▸ WHAT THIS TASK INVOLVES: Those lines of the material below that fall between its first line and the line with "export CORE_UTILIZATION = 60", both included, are to be repeated exactly.

▸ INFORMATION PROVIDED:
[config.mk]
export PLATFORM = sky130hd
export DESIGN_NAME = fir_requant_out
export DESIGN_NICKNAME = d
export VERILOG_FILES = /design/src/rtl/fir_requant_out.sv
export SDC_FILE = /design/constraint.sdc
export NUM_CORES = 1
export LEC_CHECK = 0
export BUFFER_PORTS_ARGS = -buffer_cell sky130_fd_sc_hd__buf_2
export CAP_MARGIN = 20
export CORE_ASPECT_RATIO = 0.8
export CORE_MARGIN = 5
export CORE_UTILIZATION = 60
export CTS_BUF_LIST = sky130_fd_sc_hd__clkbuf_4 sky130_fd_sc_hd__clkbuf_8
export CTS_CLUSTER_DIAMETER = 30
export DETAILED_ROUTE_END_ITERATION = 8
export PLACE_DENSITY = 0.83
export SKIP_LAST_GASP = 1
export SYNTH_ARGS = -nofsm -noshare
export SYNTH_HDL_FRONTEND = slang
export SYNTH_SLANG_ARGS = --single-unit
export TNS_END_PERCENT = 20
[constraint.sdc]
create_clock -name clk -period 3.6 [get_ports clk]
set_input_delay 0.72 -clock clk [delete_from_list [all_inputs] [get_ports clk]]
set_output_delay 0.72 -clock clk [all_outputs]
set_load 0.03 [all_outputs]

▸ WRITTEN ANSWER:
[config.mk]
export PLATFORM = sky130hd
export DESIGN_NAME = fir_requant_out
export DESIGN_NICKNAME = d
export VERILOG_FILES = /design/src/rtl/fir_requant_out.sv
export SDC_FILE = /design/constraint.sdc
export NUM_CORES = 1
export LEC_CHECK = 0
export BUFFER_PORTS_ARGS = -buffer_cell sky130_fd_sc_hd__buf_2
export CAP_MARGIN = 20
export CORE_ASPECT_RATIO = 0.8
export CORE_MARGIN = 5
export CORE_UTILIZATION = 60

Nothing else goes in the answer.